In August 2023, Judge David Roghair ruled in favor of the school district and upheld Sterling’s firing. Roghair found that the district was within its right to find Sterling as incompetent because he was unable to perform his work as a principal after the local community saw his design.
Roghair wrote, “Whether or not … Stirling interpreted the coaster to promote any view about Alaska Natives, the facts at hand support that the community was reasonable to interpret the coaster as racially offensive.”
Roghair rejected Sterling’s free-speech argument, noting that the coaster was intended to be a private communication between himself and his friend, not a public message protected by the First Amendment.

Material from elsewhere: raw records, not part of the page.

==> config.mk <==
export PLATFORM = sky130hd
export DESIGN_NAME = seg_scan_ctrl
export DESIGN_NICKNAME = d
export VERILOG_FILES = /design/src/rtl/seg_scan_ctrl.sv
export SDC_FILE = /design/constraint.sdc
export NUM_CORES = 1
export LEC_CHECK = 0
export CAP_MARGIN = 20
export CORE_MARGIN = 2
export CORE_UTILIZATION = 50
export DETAILED_ROUTE_END_ITERATION = 10
export PLACE_DENSITY = 0.75
export SKIP_LAST_GASP = 1
export SYNTH_ARGS = -nofsm -noshare
export SYNTH_HDL_FRONTEND = slang
export SYNTH_SLANG_ARGS = --single-unit
==> constraint.sdc <==
create_clock -name clk -period 3.38 [get_ports clk]
set_clock_uncertainty 0.15 [all_clocks]
set_input_delay 0.338 -clock clk [delete_from_list [all_inputs] [get_ports clk]]
set_output_delay 0.338 -clock clk [all_outputs]
set_load 0.005 [all_outputs]
File: src/rtl/ofdm_framer_pkg.sv
// Shared types, defaults and the IFFT bin-to-carrier mapping for the subcarrier mapper.
package ofdm_framer_pkg;

  localparam int FFT_SIZE_DEF      = 1024;
  localparam int USED_CARRIERS_DEF = 800;
  localparam int SYNC_BEAT_BITS    = 32;
  localparam logic signed [15:0] AMPLITUDE_DEF = 16'sh2D41;

  typedef struct packed {
    logic signed [15:0] q;
    logic signed [15:0] i;
  } sample_t;

  typedef struct packed {
    logic        is_null;
    logic [15:0] idx;
  } bin_map_t;

  // Natural IFFT order: upper half of the carriers right after DC, lower half at the top bins.
  function automatic bin_map_t bin_to_carrier(input int k, input int fft_size, input int used);
    bin_map_t m;
    int       h;
    h         = used / 2;
    m.is_null = 1'b1;
    m.idx     = '0;
    if (k >= 1 && k <= h) begin
      m.is_null = 1'b0;
      m.idx     = 16'(h + k - 1);
    end else if (k >= fft_size - h && k < fft_size) begin
      m.is_null = 1'b0;
      m.idx     = 16'(k - (fft_size - h));
    end
    return m;
  endfunction

endpackage
[src/rtl/key_sweep_ctrl.sv]
// key_sweep_ctrl
//   Brute-force key sweeper for the c432 golden/locked netlist pair.
//   For every key 0..2^KEY_W-1 the same NPAT-long LFSR pattern sequence is
//   driven on pat_out, the netlist outputs are compared after SETTLE cycles,
//   and the number of mismatching patterns per key is counted. Keys with a
//   zero mismatch count are reported as correct.
//
//   Optional build macro: KEY_SWEEP_EARLY_STOP_EN
//     defined   : the sweep ends at the first key with zero mismatches.
//     undefined : every key is always swept (default).
module key_sweep_ctrl #(
  parameter int              IN_W      = 36,
  parameter int              OUT_W     = 7,
  parameter int              KEY_W     = 3,
  parameter int              NPAT      = 16,
  parameter int              SETTLE    = 1,
  parameter logic [IN_W-1:0] LFSR_SEED = 36'hAAAAAAAAA,
  parameter logic [IN_W-1:0] LFSR_TAPS = 36'h800000800
) (
  input  logic                        clk,
  input  logic                        rst,
  input  logic                        start,
  output logic [IN_W-1:0]             pat_out,
  output logic [KEY_W-1:0]            key_out,
  input  logic [OUT_W-1:0]            gold_in,
  input  logic [OUT_W-1:0]            lock_in,
  output logic                        busy,
  output logic                        done,
  output logic                        found,
  output logic [KEY_W-1:0]            found_key,
  output logic [KEY_W:0]              pass_count,
  output logic [$clog2(NPAT+1)-1:0]   mm_count
);

  localparam int CNT_W = $clog2(NPAT + 1);
  localparam int IDX_W = (NPAT > 1) ? $clog2(NPAT) : 1;
  localparam int SET_W = (SETTLE > 1) ? $clog2(SETTLE) : 1;

  typedef enum logic [1:0] {
    S_IDLE  = 2'd0,
    S_APPLY = 2'd1,
    S_CMP   = 2'd2,
    S_DONE  = 2'd3
  } state_t;

  // Even parity of a pattern-wide vector (LFSR feedback bit).
  function automatic logic parity_of(input logic [IN_W-1:0] vec);
    parity_of = ^vec;
  endfunction

  // Fibonacci LFSR step: shift left, feedback enters at bit 0.
  function automatic logic [IN_W-1:0] lfsr_step(input logic [IN_W-1:0] cur);
    lfsr_step = {cur[IN_W-2:0], parity_of(cur & LFSR_TAPS)};
  endfunction

  state_t             state_r, state_nxt_s;
  logic [IN_W-1:0]    pat_r, pat_nxt_s;
  logic [KEY_W-1:0]   key_r, key_nxt_s;
  logic [SET_W-1:0]   settle_r, settle_nxt_s;
  logic [IDX_W-1:0]   idx_r, idx_nxt_s;
  logic [CNT_W-1:0]   mm_cnt_r, mm_cnt_nxt_s;
  logic               busy_r, busy_nxt_s;
  logic               done_r, done_nxt_s;
  logic               found_r, found_nxt_s;
  logic [KEY_W-1:0]   found_key_r, found_key_nxt_s;
  logic [KEY_W:0]     pass_r, pass_nxt_s;
  logic [CNT_W-1:0]   mm_count_r, mm_count_nxt_s;

  logic               mismatch_s;
  logic [CNT_W-1:0]   cnt_inc_s;
  logic               key_pass_s;
  logic               last_key_s;
  logic               last_pat_s;
  logic               stop_s;

  // Next-state and next-value logic for the sweep FSM and its datapath.
  always_comb begin
    state_nxt_s     = state_r;
    pat_nxt_s       = pat_r;
    key_nxt_s       = key_r;
    settle_nxt_s    = settle_r;
    idx_nxt_s       = idx_r;
    mm_cnt_nxt_s    = mm_cnt_r;
    found_nxt_s     = found_r;
    found_key_nxt_s = found_key_r;
    pass_nxt_s      = pass_r;
    mm_count_nxt_s  = mm_count_r;

    mismatch_s = |(gold_in ^ lock_in);
    cnt_inc_s  = mm_cnt_r + CNT_W'(mismatch_s);
    key_pass_s = (cnt_inc_s == {CNT_W{1'b0}});
    last_key_s = (key_r == {KEY_W{1'b1}});
    last_pat_s = !(idx_r < IDX_W'(NPAT - 1));
`ifdef KEY_SWEEP_EARLY_STOP_EN
    // The first passing key ends the sweep; found_r is still clear then.
    stop_s = last_key_s || key_pass_s;
`else
    stop_s = last_key_s;
`endif

    case (state_r)
      S_IDLE: begin
        if (start) begin
          key_nxt_s       = {KEY_W{1'b0}};
          pat_nxt_s       = LFSR_SEED;
          settle_nxt_s    = SET_W'(SETTLE - 1);
          idx_nxt_s       = {IDX_W{1'b0}};
          mm_cnt_nxt_s    = {CNT_W{1'b0}};
          found_nxt_s     = 1'b0;
          found_key_nxt_s = {KEY_W{1'b0}};
          pass_nxt_s      = {(KEY_W+1){1'b0}};
          mm_count_nxt_s  = {CNT_W{1'b0}};
          state_nxt_s     = S_APPLY;
        end else begin
          state_nxt_s = S_IDLE;
        end
      end

      S_APPLY: begin
        if (settle_r == {SET_W{1'b0}}) begin
          state_nxt_s = S_CMP;
        end else begin
          settle_nxt_s = settle_r - SET_W'(1'b1);
        end
      end

      S_CMP: begin
        if (!last_pat_s) begin
          // More patterns for this key.
          mm_cnt_nxt_s = cnt_inc_s;
          pat_nxt_s    = lfsr_step(pat_r);
          idx_nxt_s    = idx_r + IDX_W'(1'b1);
          settle_nxt_s = SET_W'(SETTLE - 1);
          state_nxt_s  = S_APPLY;
        end else begin
          // End of key: publish the count and score the key.
          mm_count_nxt_s = cnt_inc_s;
          if (key_pass_s) begin
            pass_nxt_s = pass_r + (KEY_W+1)'(1'b1);
            if (!found_r) begin
              found_nxt_s     = 1'b1;
              found_key_nxt_s = key_r;
            end else begin
              found_nxt_s     = found_r;
            end
          end else begin
            pass_nxt_s = pass_r;
          end
          if (stop_s) begin
            state_nxt_s = S_DONE;
          end else begin
            key_nxt_s    = key_r + KEY_W'(1'b1);
            pat_nxt_s    = LFSR_SEED;
            idx_nxt_s    = {IDX_W{1'b0}};
            mm_cnt_nxt_s = {CNT_W{1'b0}};
            settle_nxt_s = SET_W'(SETTLE - 1);
            state_nxt_s  = S_APPLY;
          end
        end
      end

      S_DONE: begin
        // start is deliberately not sampled here.
        state_nxt_s = S_IDLE;
      end

      default: begin
        state_nxt_s = S_IDLE;
      end
    endcase

    busy_nxt_s = (state_nxt_s != S_IDLE);
    done_nxt_s = (state_nxt_s == S_DONE);
  end

  // State and datapath registers; every output is driven from here.
  always_ff @(posedge clk or posedge rst) begin
    if (rst) begin
      state_r     <= S_IDLE;
      pat_r       <= {IN_W{1'b0}};
      key_r       <= {KEY_W{1'b0}};
      settle_r    <= {SET_W{1'b0}};
      idx_r       <= {IDX_W{1'b0}};
      mm_cnt_r    <= {CNT_W{1'b0}};
      busy_r      <= 1'b0;
      done_r      <= 1'b0;
      found_r     <= 1'b0;
      found_key_r <= {KEY_W{1'b0}};
      pass_r      <= {(KEY_W+1){1'b0}};
      mm_count_r  <= {CNT_W{1'b0}};
    end else begin
      state_r     <= state_nxt_s;
      pat_r       <= pat_nxt_s;
      key_r       <= key_nxt_s;
      settle_r    <= settle_nxt_s;
      idx_r       <= idx_nxt_s;
      mm_cnt_r    <= mm_cnt_nxt_s;
      busy_r      <= busy_nxt_s;
      done_r      <= done_nxt_s;
      found_r     <= found_nxt_s;
      found_key_r <= found_key_nxt_s;
      pass_r      <= pass_nxt_s;
      mm_count_r  <= mm_count_nxt_s;
    end
  end

  assign pat_out    = pat_r;
  assign key_out    = key_r;
  assign busy       = busy_r;
  assign done       = done_r;
  assign found      = found_r;
  assign found_key  = found_key_r;
  assign pass_count = pass_r;
  assign mm_count   = mm_count_r;

endmodule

In addition, Roghair wrote, “the right to openly critique a government employer without fear of punishment does not extend to offensive or inappropriate speech.”
Sterling appealed to the Alaska Supreme Court, which ruled that “Stirling’s free speech rights are outweighed by the District’s legitimate interests in avoiding workplace disruption, meeting the needs of its students and the public, and maintaining public trust in the school system. We thus hold that Stirling’s termination did not violate his free speech rights.”
Alaska law contains a free-speech rule for teachers that is separate from the First Amendment, but in Friday’s ruling, the court said that rule is “coextensive” with the First Amendment, providing roughly equal protection.
The 9th U.S. Circuit Court of Appeals, which has jurisdiction over Alaska, has previously ruled that when it comes to free speech in education, a court can consider “whether students and parents have expressed concern that the plaintiff’s conduct has disrupted the school’s normal operations, or has eroded the public trust between the school and members of its community.”
In this case, Sterling’s conduct did cause that disruption, the Alaska Supreme Court said, thus rendering it unprotected by the First Amendment.
The court’s justices did conclude that the school district made a due process error during Sterling’s firing, however, and that as a result he is owed back pay for the period between his pre-firing hearing and his post-firing hearing.
Friday’s order remands the case back to Superior Court for that issue but otherwise upholds the decision to fire Sterling.
Attorneys for both the plaintiff and the defendant did not answer emails seeking comment on Friday.